System of a Down singles chronology
| "Lonely Day" (2006) | "Protect the Land" / "Genocidal Humanoidz" (2020) |  |

Music video
- "Protect the Land" on YouTube

= Protect the Land =

"Protect the Land" is a song recorded by American heavy metal band System of a Down. It was released as a double A-side single with "Genocidal Humanoidz" on November 6, 2020, through American Recordings and Columbia Records, to raise awareness and funds for Armenia and the unrecognised Republic of Artsakh amid the Second Nagorno-Karabakh War. It is the band's first release in 15 years since their fifth studio album Hypnotize (2005), their first single in 14 years since "Lonely Day" (2006), and their first two singles to not feature their long-time producer Rick Rubin. It was instead produced by guitarist and vocalist Daron Malakian, who had produced all of their albums (except for their debut) along with Rubin. The two singles have raised over $600,000 that was donated to the Armenia Fund to help those who have been affected by the war.

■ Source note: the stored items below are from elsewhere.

File: config.mk
export PLATFORM = sky130hd
export DESIGN_NAME = fetch_frontend
export DESIGN_NICKNAME = d
export VERILOG_FILES = /design/src/common/bus_pkg.sv /design/src/common/fetch_pkg.sv /design/src/fetch/fetch_buffer.sv /design/src/fetch/fetch_frontend.sv /design/src/fetch/pc_select.sv /design/src/source/fetch_hazard.sv
export SDC_FILE = /design/constraint.sdc
export NUM_CORES = 1
export LEC_CHECK = 0
export BUFFER_PORTS_ARGS = -buffer_cell sky130_fd_sc_hd__clkbuf_2
export CAP_MARGIN = 20
export CORE_MARGIN = 2
export CORE_UTILIZATION = 42
export CTS_BUF_LIST = sky130_fd_sc_hd__clkbuf_4
export DETAILED_ROUTE_END_ITERATION = 16
export GPL_TIMING_DRIVEN = 0
export HOLD_SLACK_MARGIN = 0.1
export PLACE_DENSITY_LB_ADDON = 0.25
export SYNTH_ARGS = -nofsm -noshare
export SYNTH_HDL_FRONTEND = slang
export SYNTH_HIERARCHICAL = 1
export SYNTH_SLANG_ARGS = --single-unit
File: constraint.sdc
create_clock -name clk -period 4.85 [get_ports clk]
set_input_delay 0.485 -clock clk [delete_from_list [all_inputs] [get_ports clk]]
set_output_delay 0.485 -clock clk [all_outputs]
set_load 0.05 [all_outputs]
File: src/common/bus_pkg.sv
package bus_pkg;

    // instruction bus types
    // one request carries one byte address
    // one response carries one 64-bit line

    // byte address
    // low two bits zero for a legal instruction address
    // bit 2 selects the word inside a line
    typedef logic [31:0] addr_t;

    // single instruction word
    typedef logic [31:0] word_t;

    // fetch line of two instruction words
    // lower address word sits in [31:0]
    // upper address word sits in [63:32]
    typedef logic [63:0] line_t;

endpackage

File: src/common/fetch_pkg.sv
package fetch_pkg;

    // fetch side types
    // shared by the fetch FSM and the PC logic

    // fetch step, one line per request
    localparam bus_pkg::addr_t LINE_BYTES = 32'd8;

    // credits toward the packet consumer
    // 4 bits, so at most 15 credits
    typedef logic [3:0] credit_t;

    // fetch FSM states
    typedef enum logic [1:0] {
        // a request may be presented
        FETCH_REQ   = 2'd0,
        // one request outstanding
        FETCH_WAIT  = 2'd1,
        // one request outstanding, its response is dropped
        FETCH_DRAIN = 2'd2
    } fetch_state_t;

endpackage

File: src/fetch/fetch_buffer.sv
`timescale 1ns/1ns

module fetch_buffer (
    input  logic           clk,
    input  logic           reset,
    input  bus_pkg::addr_t pc,
    input  logic           fire,
    input  logic           addr_error,
    input  logic           line_ok,
    input  logic           discard,
    input  bus_pkg::line_t iresp_data,
    output logic           pkt_valid,
    output bus_pkg::addr_t pkt_pc,
    output bus_pkg::word_t pkt_instr0,
    output bus_pkg::word_t pkt_instr1,
    output logic           pkt_slot1_valid,
    output logic           pkt_addr_error
);

    // pc of the outstanding request
    bus_pkg::addr_t req_pc;

    // the two words of the returned line
    bus_pkg::word_t word_lo;
    bus_pkg::word_t word_hi;

    // response that becomes a packet
    logic line_keep;

    assign word_lo   = iresp_data[31:0];
    assign word_hi   = iresp_data[63:32];
    assign line_keep = line_ok & ~discard;

    // capture the request pc when it is consumed
    // the pc register has moved on by the time the line returns
    always_ff @(posedge clk) begin
        if (fire) begin
            req_pc <= pc;
        end
    end

    // packet qualifiers
    always_ff @(posedge clk) begin
        if (reset) begin
            pkt_valid       <= 1'b0;
            pkt_slot1_valid <= 1'b0;
            pkt_addr_error  <= 1'b0;
        end else begin
            // one packet per kept line or per misaligned pc
            pkt_valid       <= line_keep | addr_error;
            // second slot only for an 8-byte aligned pc
            pkt_slot1_valid <= line_keep & ~req_pc[2];
            pkt_addr_error  <= addr_error;
        end
    end

    // packet payload
    always_ff @(posedge clk) begin
        if (addr_error) begin
            // misaligned pc carries no instructions
            pkt_pc     <= pc;
            pkt_instr0 <= '0;
            pkt_instr1 <= '0;
        end else if (line_keep) begin
            pkt_pc <= req_pc;
            if (req_pc[2]) begin
                // odd word, only the upper half belongs to this pc
                pkt_instr0 <= word_hi;
                pkt_instr1 <= '0;
            end else begin
                pkt_instr0 <= word_lo;
                pkt_instr1 <= word_hi;
            end
        end else if (line_ok) begin
            // stale line leaves no words behind
            pkt_instr0 <= '0;
            pkt_instr1 <= '0;
        end
    end

endmodule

==Background and release==

We as System Of A Down have just released new music for the first time in 15 years. The time to do this is now, as together, the four of us have something extremely important to say as a unified voice. These two songs, "Protect The Land" and "Genocidal Humanoidz" both speak of a dire and serious war being perpetrated upon our cultural homelands of Artsakh and Armenia.
— —The band about the inspiration behind the song.

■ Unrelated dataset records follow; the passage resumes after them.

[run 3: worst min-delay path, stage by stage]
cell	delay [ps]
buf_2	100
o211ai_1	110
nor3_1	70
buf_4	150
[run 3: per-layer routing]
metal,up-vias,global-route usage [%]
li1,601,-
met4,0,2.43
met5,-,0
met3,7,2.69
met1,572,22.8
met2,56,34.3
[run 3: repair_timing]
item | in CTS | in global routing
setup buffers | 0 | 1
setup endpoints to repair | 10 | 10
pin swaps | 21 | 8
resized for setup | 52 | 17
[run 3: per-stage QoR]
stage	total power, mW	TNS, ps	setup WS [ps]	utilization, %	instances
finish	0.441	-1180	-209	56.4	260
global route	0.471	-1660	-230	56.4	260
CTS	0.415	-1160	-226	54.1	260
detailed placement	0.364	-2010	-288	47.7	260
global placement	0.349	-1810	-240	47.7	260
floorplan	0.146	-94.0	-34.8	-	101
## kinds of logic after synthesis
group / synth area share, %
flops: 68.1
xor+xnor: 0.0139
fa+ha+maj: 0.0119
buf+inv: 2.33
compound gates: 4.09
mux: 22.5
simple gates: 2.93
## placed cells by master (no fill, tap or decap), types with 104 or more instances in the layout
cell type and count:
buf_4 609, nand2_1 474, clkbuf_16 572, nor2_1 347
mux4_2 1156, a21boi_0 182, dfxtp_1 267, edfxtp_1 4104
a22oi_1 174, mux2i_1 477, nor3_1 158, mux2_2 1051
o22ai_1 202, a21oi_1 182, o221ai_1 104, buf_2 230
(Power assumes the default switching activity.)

"Protect the Land" was written by the band's guitarist and second singer Daron Malakian in 2018 along with another song about tensions involving the unrecognised Artsakh, called "Lives", for the second Scars on Broadway album, Dictator. In late September 2020, after a new war broke out between Armenia, Artsakh and Azerbaijan in the disputed Nagorno-Karabakh region, the band members started using their platforms to raise awareness of the issue. The band's lead singer Serj Tankian, whose grandfather survived the 1915 Armenian genocide, told The Fader that he sees a "high probability of genocide of Armenians" in Artsakh being carried out by Azerbaijan with the support of Turkey. Tankian donated $250,000 to the Armenia Fund and also participated in an online fundraising concert called "Rock for Artsakh" in October.

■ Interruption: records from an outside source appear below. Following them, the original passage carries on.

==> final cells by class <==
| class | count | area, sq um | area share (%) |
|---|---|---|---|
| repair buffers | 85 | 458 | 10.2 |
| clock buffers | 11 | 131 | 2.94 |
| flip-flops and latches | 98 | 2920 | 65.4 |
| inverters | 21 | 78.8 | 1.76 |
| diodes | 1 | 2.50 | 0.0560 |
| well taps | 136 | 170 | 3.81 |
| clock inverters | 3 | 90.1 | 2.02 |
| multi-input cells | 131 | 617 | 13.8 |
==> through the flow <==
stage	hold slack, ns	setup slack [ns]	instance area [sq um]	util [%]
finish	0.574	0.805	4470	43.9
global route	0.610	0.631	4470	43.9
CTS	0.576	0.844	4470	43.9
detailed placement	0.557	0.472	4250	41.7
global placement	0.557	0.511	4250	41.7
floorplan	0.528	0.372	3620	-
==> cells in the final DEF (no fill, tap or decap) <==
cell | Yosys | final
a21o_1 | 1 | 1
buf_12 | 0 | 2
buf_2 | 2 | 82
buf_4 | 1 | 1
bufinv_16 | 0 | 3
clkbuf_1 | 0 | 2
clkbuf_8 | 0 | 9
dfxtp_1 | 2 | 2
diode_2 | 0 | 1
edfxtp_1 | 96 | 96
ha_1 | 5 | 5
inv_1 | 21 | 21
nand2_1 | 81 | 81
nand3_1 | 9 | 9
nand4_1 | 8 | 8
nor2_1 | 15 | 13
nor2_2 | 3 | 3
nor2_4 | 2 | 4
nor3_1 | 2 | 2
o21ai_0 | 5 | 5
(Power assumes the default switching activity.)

Within a few days of deciding to record, each musician started arranging his own part. Tankian developed his harmonies for "Protect the Land" while still in New Zealand, where he lives part-time, and he later flew to Los Angeles on October 11 to join everyone in the studio. They finished tracking the cuts that week. Bassist Shavo Odadjian said that "it was such a pleasure for us to be together in the studio again, very comforting and natural, like no time had passed at all". On November 6, 2020, "Protect the Land" was released along with "Genocidal Humanoidz" digitally as a double A-side single. The artwork of the track features the flag of Armenia with the zig-zag chevron pattern of the flag of the Republic of Artsakh superimposed and the We Are Our Mountains monument in its capital Stepanakert. It is the first release of the band in 15 years since their chart topping fifth studio album Hypnotize from 2005. In an official statement released on their website after the singles' premiere, the band said they hoped their fans would listen to the songs and "be inspired to speak out about the horrific injustices and human rights violations occurring there now".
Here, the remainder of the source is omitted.